她的两条大腿夹紧他的腰,小腿叠在他身后,脚跟无意识地敲着他的尾椎。
她在上面动起来,起先很慢,像在试他有多深,又像在用自己的肉去丈量他的形状。
后来她越动越快,整个上半身向后仰去,那对38g的巨乳随着起伏乱甩,像两团被月光搅碎的白浪。
戴秋文从下面顶她,每一下都撞在她宫口,撞得她声音支离破碎,手指陷进他胸口,留下十道浅浅的月牙痕。
窗外的风从阳台吹进来,掀动半掩的窗帘,把月光切成一道一道,斜斜地打在她身上。
她骑在他身上的影子投在墙上,像一个被拉长了的、不停起伏的梦。
隔壁的孩子忽然哭了一声,又安静下去。
何业飞的鼾声忽高忽低,像一只破了洞的旧风箱。
吴媚像没听见一样,整个人伏下来,把脸埋进他颈窝,屁股却还在上下套弄,湿热的内壁绞得他意识涣散。

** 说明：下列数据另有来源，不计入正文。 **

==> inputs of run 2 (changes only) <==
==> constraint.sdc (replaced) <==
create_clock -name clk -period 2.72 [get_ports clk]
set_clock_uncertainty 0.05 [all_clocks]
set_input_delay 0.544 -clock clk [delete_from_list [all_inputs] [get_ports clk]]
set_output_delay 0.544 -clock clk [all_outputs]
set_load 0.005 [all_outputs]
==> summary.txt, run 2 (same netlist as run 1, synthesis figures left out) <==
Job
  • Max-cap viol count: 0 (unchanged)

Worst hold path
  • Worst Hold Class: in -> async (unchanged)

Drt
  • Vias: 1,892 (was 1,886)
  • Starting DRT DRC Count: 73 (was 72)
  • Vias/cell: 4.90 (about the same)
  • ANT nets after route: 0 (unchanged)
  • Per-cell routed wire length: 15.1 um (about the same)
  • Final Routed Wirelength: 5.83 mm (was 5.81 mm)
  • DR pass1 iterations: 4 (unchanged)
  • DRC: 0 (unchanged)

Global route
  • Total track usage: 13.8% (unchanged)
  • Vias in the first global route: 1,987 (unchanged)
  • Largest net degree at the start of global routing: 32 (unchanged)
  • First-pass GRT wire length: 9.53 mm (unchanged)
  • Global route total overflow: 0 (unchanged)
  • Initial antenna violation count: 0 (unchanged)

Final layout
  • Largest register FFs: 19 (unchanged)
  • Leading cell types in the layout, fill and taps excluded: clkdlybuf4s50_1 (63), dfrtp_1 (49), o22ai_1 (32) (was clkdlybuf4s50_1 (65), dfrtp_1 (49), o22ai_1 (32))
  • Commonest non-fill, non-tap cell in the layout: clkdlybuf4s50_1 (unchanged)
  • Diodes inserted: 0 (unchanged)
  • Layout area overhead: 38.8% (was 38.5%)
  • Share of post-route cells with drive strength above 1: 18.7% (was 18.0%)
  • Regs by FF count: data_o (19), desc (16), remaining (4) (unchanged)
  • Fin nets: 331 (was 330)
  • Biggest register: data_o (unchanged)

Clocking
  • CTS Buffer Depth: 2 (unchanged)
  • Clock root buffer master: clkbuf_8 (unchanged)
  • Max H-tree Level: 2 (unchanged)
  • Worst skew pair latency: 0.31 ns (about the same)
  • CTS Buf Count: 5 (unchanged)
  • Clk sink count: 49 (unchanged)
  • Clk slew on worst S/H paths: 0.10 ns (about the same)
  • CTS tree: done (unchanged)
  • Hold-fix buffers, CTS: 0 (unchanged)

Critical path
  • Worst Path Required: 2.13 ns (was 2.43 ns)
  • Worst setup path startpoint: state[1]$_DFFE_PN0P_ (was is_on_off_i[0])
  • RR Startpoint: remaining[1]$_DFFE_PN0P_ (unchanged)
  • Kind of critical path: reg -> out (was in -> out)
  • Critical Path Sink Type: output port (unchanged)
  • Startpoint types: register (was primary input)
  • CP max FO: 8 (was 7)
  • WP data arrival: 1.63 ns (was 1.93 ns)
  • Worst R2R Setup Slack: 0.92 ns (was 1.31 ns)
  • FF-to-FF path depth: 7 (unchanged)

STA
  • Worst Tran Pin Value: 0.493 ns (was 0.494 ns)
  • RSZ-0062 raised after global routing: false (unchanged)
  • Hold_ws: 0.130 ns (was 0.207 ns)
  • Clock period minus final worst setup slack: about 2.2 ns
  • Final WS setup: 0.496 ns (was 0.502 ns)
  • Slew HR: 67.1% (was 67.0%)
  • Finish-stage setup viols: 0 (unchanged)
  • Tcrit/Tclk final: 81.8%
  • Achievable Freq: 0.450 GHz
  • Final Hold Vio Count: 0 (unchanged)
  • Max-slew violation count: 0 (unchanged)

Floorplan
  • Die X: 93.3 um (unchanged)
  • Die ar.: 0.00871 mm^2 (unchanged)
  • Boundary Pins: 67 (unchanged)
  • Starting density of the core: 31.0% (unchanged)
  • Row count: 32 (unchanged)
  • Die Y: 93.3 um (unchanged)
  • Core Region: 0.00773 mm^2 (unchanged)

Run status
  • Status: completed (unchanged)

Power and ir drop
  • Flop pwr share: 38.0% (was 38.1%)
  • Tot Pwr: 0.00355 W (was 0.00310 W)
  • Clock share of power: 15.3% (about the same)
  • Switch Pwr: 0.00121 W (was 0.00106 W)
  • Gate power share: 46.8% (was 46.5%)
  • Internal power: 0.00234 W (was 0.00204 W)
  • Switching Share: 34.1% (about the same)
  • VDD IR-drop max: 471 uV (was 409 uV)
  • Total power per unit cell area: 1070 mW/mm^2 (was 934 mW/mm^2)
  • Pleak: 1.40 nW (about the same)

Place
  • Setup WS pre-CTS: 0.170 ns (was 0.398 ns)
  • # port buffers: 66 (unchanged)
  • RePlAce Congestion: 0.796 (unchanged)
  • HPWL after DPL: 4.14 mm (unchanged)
===== config.mk =====
export PLATFORM = sky130hd
export DESIGN_NAME = camera_pattern_gen_flat
export DESIGN_NICKNAME = d
export VERILOG_FILES = /design/src/rtl/cam_sim_pkg.sv /design/src/rtl/camera_pattern_gen_if.sv /design/src/rtl/cam_pattern_lut.sv /design/src/rtl/camera_pattern_gen.sv /design/src/flat_wrapper.sv
export SDC_FILE = /design/constraint.sdc
export NUM_CORES = 1
export LEC_CHECK = 0
export CAP_MARGIN = 20
export CORE_ASPECT_RATIO = 1.2
export CORE_UTILIZATION = 45
export CTS_BUF_LIST = sky130_fd_sc_hd__clkbuf_4
export DETAILED_ROUTE_END_ITERATION = 8
export PLACE_DENSITY = 0.66
export SLEW_MARGIN = 15
export SYNTH_ARGS = -nofsm -noshare
export SYNTH_HDL_FRONTEND = slang
export SYNTH_SLANG_ARGS = --single-unit

===== constraint.sdc =====
create_clock -name clk -period 2.79 [get_ports clk]
set_clock_uncertainty 0.15 [all_clocks]
set_input_delay 0.558 -clock clk [delete_from_list [all_inputs] [get_ports clk]]
set_output_delay 0.558 -clock clk [all_outputs]
set_load 0.05 [all_outputs]
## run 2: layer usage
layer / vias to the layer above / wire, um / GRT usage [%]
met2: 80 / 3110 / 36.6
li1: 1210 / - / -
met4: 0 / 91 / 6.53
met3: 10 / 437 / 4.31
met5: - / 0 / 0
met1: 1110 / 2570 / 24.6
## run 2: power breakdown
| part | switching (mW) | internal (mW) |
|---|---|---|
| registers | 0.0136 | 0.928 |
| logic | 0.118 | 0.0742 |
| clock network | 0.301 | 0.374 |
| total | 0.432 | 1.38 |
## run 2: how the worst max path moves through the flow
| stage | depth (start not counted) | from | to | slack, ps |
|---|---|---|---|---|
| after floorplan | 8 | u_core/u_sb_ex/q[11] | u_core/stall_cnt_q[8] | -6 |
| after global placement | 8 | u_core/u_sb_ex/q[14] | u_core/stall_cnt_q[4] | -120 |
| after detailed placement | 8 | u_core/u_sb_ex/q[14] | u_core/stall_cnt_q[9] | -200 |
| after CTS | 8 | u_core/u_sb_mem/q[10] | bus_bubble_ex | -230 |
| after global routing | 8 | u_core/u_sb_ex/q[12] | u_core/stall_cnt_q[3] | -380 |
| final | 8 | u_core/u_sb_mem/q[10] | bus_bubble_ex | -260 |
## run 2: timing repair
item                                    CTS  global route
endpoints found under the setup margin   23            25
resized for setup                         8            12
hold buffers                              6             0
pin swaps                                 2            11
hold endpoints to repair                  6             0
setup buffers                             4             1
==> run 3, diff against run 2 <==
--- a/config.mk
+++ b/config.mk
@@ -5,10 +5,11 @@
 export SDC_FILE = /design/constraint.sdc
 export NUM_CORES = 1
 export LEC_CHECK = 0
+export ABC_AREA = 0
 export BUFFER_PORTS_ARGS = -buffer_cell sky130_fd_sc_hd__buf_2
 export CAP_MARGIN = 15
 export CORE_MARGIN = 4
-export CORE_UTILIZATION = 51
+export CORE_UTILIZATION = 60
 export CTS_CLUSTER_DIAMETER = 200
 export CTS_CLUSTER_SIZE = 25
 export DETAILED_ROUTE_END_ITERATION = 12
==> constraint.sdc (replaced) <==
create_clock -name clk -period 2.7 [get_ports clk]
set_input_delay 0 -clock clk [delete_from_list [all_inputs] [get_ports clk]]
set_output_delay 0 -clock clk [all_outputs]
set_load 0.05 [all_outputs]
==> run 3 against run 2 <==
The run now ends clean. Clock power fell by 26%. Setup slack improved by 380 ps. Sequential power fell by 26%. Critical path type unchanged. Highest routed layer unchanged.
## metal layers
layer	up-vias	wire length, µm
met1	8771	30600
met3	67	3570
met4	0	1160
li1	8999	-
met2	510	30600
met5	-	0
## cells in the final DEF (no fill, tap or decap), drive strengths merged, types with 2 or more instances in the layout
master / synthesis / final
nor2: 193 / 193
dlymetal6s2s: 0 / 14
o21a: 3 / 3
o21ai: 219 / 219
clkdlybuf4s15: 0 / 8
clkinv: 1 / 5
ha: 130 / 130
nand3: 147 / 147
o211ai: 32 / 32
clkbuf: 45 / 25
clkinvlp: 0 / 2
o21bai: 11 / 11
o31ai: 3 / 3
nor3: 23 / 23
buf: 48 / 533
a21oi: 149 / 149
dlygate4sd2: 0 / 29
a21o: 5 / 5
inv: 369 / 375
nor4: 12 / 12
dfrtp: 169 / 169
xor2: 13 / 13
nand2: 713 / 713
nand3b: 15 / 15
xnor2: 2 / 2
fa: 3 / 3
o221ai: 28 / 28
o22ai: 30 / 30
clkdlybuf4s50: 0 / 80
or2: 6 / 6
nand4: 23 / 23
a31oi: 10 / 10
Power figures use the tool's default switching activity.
$ cat config.mk
export PLATFORM = sky130hd
export DESIGN_NAME = wb_serial_fifo
export DESIGN_NICKNAME = d
export VERILOG_FILES = /design/src/rtl/wb_serial_fifo.sv
export SDC_FILE = /design/constraint.sdc
export NUM_CORES = 1
export LEC_CHECK = 0
export BUFFER_PORTS_ARGS = -buffer_cell sky130_fd_sc_hd__buf_4
export CORE_ASPECT_RATIO = 1.25
export CORE_MARGIN = 2
export CORE_UTILIZATION = 59
export CTS_BUF_LIST = sky130_fd_sc_hd__clkbuf_16
export DETAILED_ROUTE_END_ITERATION = 16
export GPL_TIMING_DRIVEN = 0
export PLACE_DENSITY_LB_ADDON = 0.08
export SKIP_LAST_GASP = 1
export SLEW_MARGIN = 40
export SYNTH_ARGS = -nofsm -noshare
export SYNTH_HDL_FRONTEND = slang
export SYNTH_SLANG_ARGS = --single-unit
export TNS_END_PERCENT = 100
$ cat constraint.sdc
create_clock -name wb_clk_i -period 4.42 [get_ports wb_clk_i]
set_clock_uncertainty 0.1 [all_clocks]
set_input_delay 0.663 -clock wb_clk_i [delete_from_list [all_inputs] [get_ports wb_clk_i]]
set_output_delay 0.663 -clock wb_clk_i [all_outputs]
set_load 0.02 [all_outputs]
$ cat src/rtl/wb_serial_fifo.sv
// -----------------------------------------------------------------------------
// wb_serial_fifo
//   Wishbone byte-stream peripheral with transmit and receive FIFOs, level and
//   threshold status, a sticky TX overflow flag and a maskable level interrupt.
//   It sits between the Wishbone bus and a byte-stream serial core.
//
// Ports
//   wb_clk_i, wb_reset_i   clock, synchronous active-high reset
//   wb_adr_i               register word address (only [3:0] decoded)
//   wb_dat_i / wb_dat_o    write data / registered read data
//   wb_we_i, wb_sel_i      write enable, byte selects (sel[0] gates writes)
//   wb_cyc_i, wb_stb_i     bus cycle / strobe
//   wb_ack_o               registered single-cycle acknowledge
//   tx_data, tx_valid      head of TX FIFO, TX FIFO non-empty
//   tx_ready               core takes tx_data this cycle
//   rx_data, rx_valid      byte offered by the core
//   rx_get                 offered byte consumed this cycle (combinational)
//   irq                    registered level interrupt
//
// Register map (word address)
//   0 DATA  read pops RX head, write pushes TX byte
//   1 IER   [4:0] interrupt enables
//   2 ISR   {RXTH, TXOVF, TXE, TXNF, RXNE}; TXOVF is write-1-to-clear
//   3 LEVEL [7:0] RX count, [15:8] TX count
//   4 CTRL  bit0 flush RX, bit1 flush TX (self-clearing), [15:8] RX threshold
// -----------------------------------------------------------------------------
module wb_serial_fifo #(
    parameter int AW       = 32,
    parameter int DW       = 32,
    parameter int TX_DEPTH = 16,
    parameter int RX_DEPTH = 16
) (
    input  logic            wb_clk_i,
    input  logic            wb_reset_i,
    input  logic [AW-1:0]   wb_adr_i,
    input  logic [DW-1:0]   wb_dat_i,
    output logic [DW-1:0]   wb_dat_o,
    input  logic            wb_we_i,
    input  logic [DW/8-1:0] wb_sel_i,
    output logic            wb_ack_o,
    input  logic            wb_cyc_i,
    input  logic            wb_stb_i,
    output logic [7:0]      tx_data,
    output logic            tx_valid,
    input  logic            tx_ready,
    input  logic [7:0]      rx_data,
    input  logic            rx_valid,
    output logic            rx_get,
    output logic            irq
);

    localparam int TAW = $clog2(TX_DEPTH);
    localparam int RAW = $clog2(RX_DEPTH);
    localparam int TCW = TAW + 1;
    localparam int RCW = RAW + 1;
    localparam logic [TCW-1:0] TX_FULL = TCW'(TX_DEPTH);
    localparam logic [RCW-1:0] RX_FULL = RCW'(RX_DEPTH);

    localparam logic [3:0] A_DATA  = 4'd0;
    localparam logic [3:0] A_IER   = 4'd1;
    localparam logic [3:0] A_ISR   = 4'd2;
    localparam logic [3:0] A_LEVEL = 4'd3;
    localparam logic [3:0] A_CTRL  = 4'd4;

    // Storage and state
    logic [7:0]     tx_mem_q [TX_DEPTH];
    logic [7:0]     rx_mem_q [RX_DEPTH];
    logic [TAW-1:0] tx_wptr_q, tx_wptr_d, tx_rptr_q, tx_rptr_d;
    logic [RAW-1:0] rx_wptr_q, rx_wptr_d, rx_rptr_q, rx_rptr_d;
    logic [TCW-1:0] tx_cnt_q, tx_cnt_d;
    logic [RCW-1:0] rx_cnt_q, rx_cnt_d;
    logic [4:0]     ier_q, ier_d;
    logic [7:0]     thr_q, thr_d;
    logic           txovf_q, txovf_d;
    logic           ack_q, ack_d;
    logic [DW-1:0]  dat_q, dat_d;
    logic           irq_q, irq_d;

    // Decoded access
    logic       stb, wr_en, rd_en;
    logic [3:0] adr;
    logic       tx_push, tx_pop, tx_ovf_set, flush_tx;
    logic       rx_pop, flush_rx;
    logic [4:0] isr;

    // Only adr[3:0], dat[15:0] and sel[1:0] are decoded; fold the rest away.
    logic unused_bits;
    assign unused_bits = ^{wb_adr_i, wb_dat_i, wb_sel_i};

    assign adr   = wb_adr_i[3:0];
    // The ack of the previous cycle masks the strobe, so one access acks once.
    assign stb   = wb_cyc_i & wb_stb_i & ~ack_q;
    assign wr_en = stb & wb_we_i & wb_sel_i[0];
    assign rd_en = stb & ~wb_we_i;

    assign tx_valid = (tx_cnt_q != '0);
    assign tx_data  = tx_mem_q[tx_rptr_q];
    assign tx_pop   = tx_valid & tx_ready;
    // Full is judged on the count before this cycle's pop.
    assign tx_push    = wr_en & (adr == A_DATA) & (tx_cnt_q != TX_FULL);
    assign tx_ovf_set = wr_en & (adr == A_DATA) & (tx_cnt_q == TX_FULL);
    assign flush_tx   = wr_en & (adr == A_CTRL) & wb_dat_i[1];

    assign rx_get   = rx_valid & (rx_cnt_q != RX_FULL);
    assign rx_pop   = rd_en & (adr == A_DATA) & (rx_cnt_q != '0);
    assign flush_rx = wr_en & (adr == A_CTRL) & wb_dat_i[0];

    assign isr = {(8'(rx_cnt_q) >= thr_q), txovf_q, (tx_cnt_q == '0),
                  (tx_cnt_q != TX_FULL), (rx_cnt_q != '0)};

    assign wb_ack_o = ack_q;
    assign wb_dat_o = dat_q;
    assign irq      = irq_q;

    // FIFO pointer and count update; a flush overrides any push or pop.
    always_comb begin
        // NOTE: every always_comb output gets a default first so no path can infer a latch.
        tx_wptr_d = tx_wptr_q;
        tx_rptr_d = tx_rptr_q;
        tx_cnt_d  = tx_cnt_q;
        if (flush_tx) begin
            tx_wptr_d = '0;
            tx_rptr_d = '0;
            tx_cnt_d  = '0;
        end else begin
            if (tx_push) tx_wptr_d = tx_wptr_q + 1'b1;
            if (tx_pop)  tx_rptr_d = tx_rptr_q + 1'b1;
            case ({tx_push, tx_pop})
                2'b10:   tx_cnt_d = tx_cnt_q + 1'b1;
                2'b01:   tx_cnt_d = tx_cnt_q - 1'b1;
                default: tx_cnt_d = tx_cnt_q;
            endcase
        end

        rx_wptr_d = rx_wptr_q;
        rx_rptr_d = rx_rptr_q;
        rx_cnt_d  = rx_cnt_q;
        if (flush_rx) begin
            rx_wptr_d = '0;
            rx_rptr_d = '0;
            rx_cnt_d  = '0;
        end else begin
            if (rx_get) rx_wptr_d = rx_wptr_q + 1'b1;
            if (rx_pop) rx_rptr_d = rx_rptr_q + 1'b1;
            case ({rx_get, rx_pop})
                2'b10:   rx_cnt_d = rx_cnt_q + 1'b1;
                2'b01:   rx_cnt_d = rx_cnt_q - 1'b1;
                default: rx_cnt_d = rx_cnt_q;
            endcase
        end
    end

    // Control registers, read mux, ack and interrupt.
    always_comb begin
        ier_d   = ier_q;
        thr_d   = thr_q;
        txovf_d = txovf_q;
        if (wr_en && adr == A_IER) ier_d = wb_dat_i[4:0];
        if (wr_en && adr == A_CTRL && wb_sel_i[1])
            thr_d = (wb_dat_i[15:8] == 8'd0) ? 8'd1 : wb_dat_i[15:8];
        if (wr_en && adr == A_ISR && wb_dat_i[3]) txovf_d = 1'b0;
        // A new overflow in the same cycle as the clear must not be lost.
        if (tx_ovf_set) txovf_d = 1'b1;

        dat_d = '0;
        if (rd_en) begin
            case (adr)
                A_DATA:  if (rx_cnt_q != '0) dat_d[7:0] = rx_mem_q[rx_rptr_q];
                A_IER:   dat_d[4:0]  = ier_q;
                A_ISR:   dat_d[4:0]  = isr;
                A_LEVEL: dat_d[15:0] = {8'(tx_cnt_q), 8'(rx_cnt_q)};
                A_CTRL:  dat_d[15:8] = thr_q;
                default: dat_d = '0;
            endcase
        end

        ack_d = stb;
        irq_d = |(isr & ier_q);
    end

    always_ff @(posedge wb_clk_i) begin
        // NOTE: sequential state uses non-blocking assignments so every flop samples pre-edge values.
        if (wb_reset_i) begin
            tx_wptr_q <= '0;
            tx_rptr_q <= '0;
            tx_cnt_q  <= '0;
            rx_wptr_q <= '0;
            rx_rptr_q <= '0;
            rx_cnt_q  <= '0;
            ier_q     <= '0;
            thr_q     <= 8'd1;
            txovf_q   <= 1'b0;
            ack_q     <= 1'b0;
            dat_q     <= '0;
            irq_q     <= 1'b0;
        end else begin
            tx_wptr_q <= tx_wptr_d;
            tx_rptr_q <= tx_rptr_d;
            tx_cnt_q  <= tx_cnt_d;
            rx_wptr_q <= rx_wptr_d;
            rx_rptr_q <= rx_rptr_d;
            rx_cnt_q  <= rx_cnt_d;
            ier_q     <= ier_d;
            thr_q     <= thr_d;
            txovf_q   <= txovf_d;
            ack_q     <= ack_d;
            dat_q     <= dat_d;
            irq_q     <= irq_d;
        end
    end

    // NOTE: FIFO storage has no reset; pointers and counts define validity, so contents never matter after reset.
    always_ff @(posedge wb_clk_i) begin
        if (tx_push) tx_mem_q[tx_wptr_q] <= wb_dat_i[7:0];
        if (rx_get)  rx_mem_q[rx_wptr_q] <= rx_data;
    end

endmodule
==> key figures <==
Synthesis
  • Synthesized area: 13,050 um2
  • Post-synth ARST share: 0%
  • Area contributors post-synth: edfxtp_1 (59%), mux4_2 (12%), dfxtp_1 (10%)
  • Post-synth EDFFs: 256
  • Share of the yosys chip area belonging to registers: 69.02%
  • Synth cell types: 55
  • Ys Warns: 0
  • Synth Flop Type: edfxtp_1
  • Syn Area/Cell: 16.93 um2
  • Cell taking the most area after synthesis: edfxtp_1
  • Yosys reg bits: 322
  • Top-area cell type share of the netlist area: 58.90%
  • Synthesized netlist cell count: 771

Power and ir drop
  • Switching power share of the total: 22.22%
  • Pwr dens: 429.9 nW/um2
  • Clock power frac: 38.7%
  • P_int: 5013 uW
  • Peak supply drop: 0.3504 mV
  • NetSw: 1432 uW
  • Tot Pwr: 6445 uW
  • Reg power frac: 51.7%
  • Logic gate share of total power: 9.7%
  • Leak: 0.005132 uW

Global route
  • Pin count of the biggest net entering global routing: 19
  • Tot GR Track Use: 24.10%
  • Vias in the first global route: 7,359
  • First-pass GRT wire length: 41,860 um
  • Overflow after GRT: 0
  • Antenna violations before repair: 0

Drt
  • Final WL: 27,190 um
  • DR vias: 6,996
  • Post-DR wirelength/cell: 22.94 um
  • Final ANT Viol Nets: 0
  • Iteration-0 DRC Markers: 552
  • DRC: 0
  • Drt pass-1 iters: 5
  • Post-DR vias/cell: 5.904

STA
  • Worst setup margin: 797.2 ps
  • # setup viols final: 0
  • Unrepaired setup endpoints after global routing: false
  • Fmax: 276.0 MHz
  • WHS: 282.6 ps
  • Rel. slew slack: 44.88%
  • Slew @ Worst Pin: 823.8 ps
  • Final Cycle Share: 81.96%
  • Setup TNS: 0 ps
  • Max-slew violations: 0
  • Fin crit period: 3623 ps
  • Fin. Hold Viols: 0

Finish
  • Post-route cell area: 14,990 um2
  • Layout cells sized above 1: 25.94%
  • Most frequent cells in the layout: edfxtp_1 (256), buf_4 (82), mux4_2 (67), dfxtp_1 (66), nor2_1 (65)
  • FILL cells: 1,437
  • # nets final: 989
  • P&R area growth vs syn: 14.87%
  • Commonest non-fill, non-tap cell in the layout: edfxtp_1
  • Ant. Diodes: 0

CTS
  • CTS tree: yes
  • CTS clk-pin slew, worst paths: 60 ps
  • CTS Buf Count: 30
  • Resize count post-CTS: 0
  • Post CTS Setup Buffer Count: 0
  • Hold_buf cts: 0
  • Max clock buf depth: 3
  • Worst skew pair latency: 540 ps
  • H-tree Lvls: 1
  • Root Buffer: clkbuf_16
  • TritonCTS Sinks: 322

Worst hold path
  • Min-delay worst type: input pin to flop
  • Worst hold stages: 3
  • Min-delay src: wb_dat_i[10]
  • Hold Path End: thr_q[2]

Worst setup path
  • Arrival time at the worst endpoint: 2860 ps
  • Critical path peak fanout: 10
  • FF-to-FF Start: wb_ack_o
  • Flop-to-flop setup slack: 900 ps
  • CP Class: flop to output pin
  • FF-to-FF End: tx_cnt_q[4]
  • Crit end category: output pin
  • Startpoint Class: flop
  • FF-to-FF path depth: 14
  • CP required: 3660 ps

Floorplanning
  • Num rows: 60
  • Die Y: 170.3 um
  • Io pins: 127
  • Die W: 137.0 um
  • Core box area: 21,620 um2
  • Die ar.: 23,340 um2
  • Initial core utilization: 60.37%

Placed design
  • Pre-CTS WS: 543.1 ps
  • PortBufs: 62
  • Placed cell area: 13,990 um2
  • Placed wire-length estimate: 18,830 um
  • GP Congestion: 0.8834

Status
  • Status: complete, no violations

Flow run
  • Max-Cap Viols: 0
-- through the flow --
| stage | utilization [%] | instances |
|---|---|---|
| 5_1_grt | 69.35 | 1185 |
| 2_1_floorplan | - | 786 |
| 3_5_place_dp | 64.72 | 1129 |
| 4_1_cts | 69.21 | 1185 |
| 6_report | 69.35 | 1185 |
| 3_3_place_gp | 64.40 | 1127 |
-- synth_stat cells, types with 3 or more instances --
master and count:
a31oi_1 4, xor2_1 11, nand4_1 5, nand2_1 22
o22ai_1 5, inv_1 20, and2_1 3, buf_1 6
nor4_1 3, nand2b_1 8, clkbuf_1 17, mux4_1 6
buf_2 11, edfxtp_1 256, nand3_1 6, xnor2_1 6
a21oi_1 24, dfxtp_1 66, mux2_2 6, nor3_1 13
a21o_1 4, nor2_1 78, ha_1 23, and3_1 6
o21ai_0 6, mux4_2 67, nor2b_1 8, mux2i_1 25
a22oi_1 7, buf_4 18
-- critical path: stages, from the launching register on --
cell and delay (ps):
dfxtp_1 300, clkbuf_1 320, buf_2 430, mux4_2 610, mux4_2 490, buf_4 180
-- how the worst max path moves through the flow --
| stage | depth (start not counted) | start | slack (ps) | to |
|---|---|---|---|---|
| 3_5_place_dp | 15 | wb_stb_i | 540 | tx_cnt_q[4] |
| 4_1_cts | 5 | flop | 740 | tx_data[6] |
| 5_1_grt | 14 | wb_ack_o | 520 | tx_cnt_q[4] |
| 3_3_place_gp | 15 | wb_stb_i | 630 | tx_cnt_q[4] |
| 2_1_floorplan | 14 | wb_stb_i | 1020 | tx_cnt_q[4] |
| 6_report | 5 | flop | 800 | tx_data[1] |
-- routing by layer --
metal	vias to the layer above	GRT usage, %	share of wire, %
met3	49	2.353	3.5
met2	160	45.01	56
met5	-	0	0
met4	0	7.216	2.7
met1	3600	29.36	38
li1	3187	-	-
-- area by class of cell --
class | count | area [um2] | area share (%)
Timing Repair Buffer | 64 | 480.5 | 3.205
Sequential cell | 322 | 9009 | 60.09
Multi-Input combinational cell | 390 | 3802 | 25.36
Inverter | 20 | 75.07 | 0.5007
Clock buffer | 31 | 775.7 | 5.174
Buffer | 54 | 307.8 | 2.053
Clock inverter | 25 | 193.9 | 1.294
Tap cell | 279 | 349.1 | 2.328
-- state kept, by name (all words and copies together) (netlist names), named ones only --
signal / flops
txovf_q: 1
tx_cnt_q: 5
tx_mem_q: 128
wb_dat_o: 16
wb_ack_o: 1
rx_mem_q: 128
tx_wptr_q: 4
thr_q: 8
rx_wptr_q: 4
rx_cnt_q: 5
irq: 1
tx_rptr_q: 4
rx_rptr_q: 4
ier_q: 5
-- power groups by stage --
stage | clock, uW | sequential [uW] | combinational, uW
2_1_floorplan | 0 | 3390 | 419
6_report | 2490 | 3330 | 624
5_1_grt | 2630 | 3330 | 677
3_3_place_gp | 0 | 3390 | 601
3_5_place_dp | 0 | 3390 | 627
4_1_cts | 2520 | 3330 | 631
-- cell families (layout without fill, tap and decap cells) --
kind of cell | after synthesis | after routing | synth area share [%]
adder cells (fa/ha/maj) | 24 | 24 | 2.358
other | 1 | 16 | 0.02873
flip-flops | 322 | 322 | 69.02
AO/OA/AOI/OAI | 66 | 66 | 3.307
XOR/XNOR | 17 | 17 | 1.141
AND/OR/NAND/NOR | 163 | 163 | 6.010
multiplexers | 104 | 104 | 15.20
buffers and inverters | 74 | 194 | 2.933
Note: power is estimated with default switching activity, not from simulation.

“秋文……妈要射了……不、不是……妈要到了……”她咬着他的耳朵,气声碎得像风里的叶子。
戴秋文猛地坐起来,把她整个人抱在怀里,两条腿盘在自己腰后,就着这个姿势朝里顶。
他顶得又深又重,床垫发出不堪重负的闷响,混着她喉咙里断断续续的“咿呀”声,像一场没有观众的合奏。
她仰起脸,嘴唇寻到他的唇,两张嘴撞在一起。
她没有丝毫犹豫,伸出舌头就钻了进去,又热又软,带着一点酒气和汤味,像把整条命都往他嘴里送。
他抱着她,像抱着一团正从梦里滑出来的、滚烫的月光。
“妈,我要来了。”戴秋文说,声音又哑又急。
他忽然想抽出来,腰往后撤了半寸,可吴媚立刻用两条腿把他死死夹住,不让他退。
她的手按在他后腰上,把他往自己身子里压,嘴唇贴着他的喉结说:“别走,射给我。射到最里面。”她说着,声音里已经带上了哭腔,像求他一样。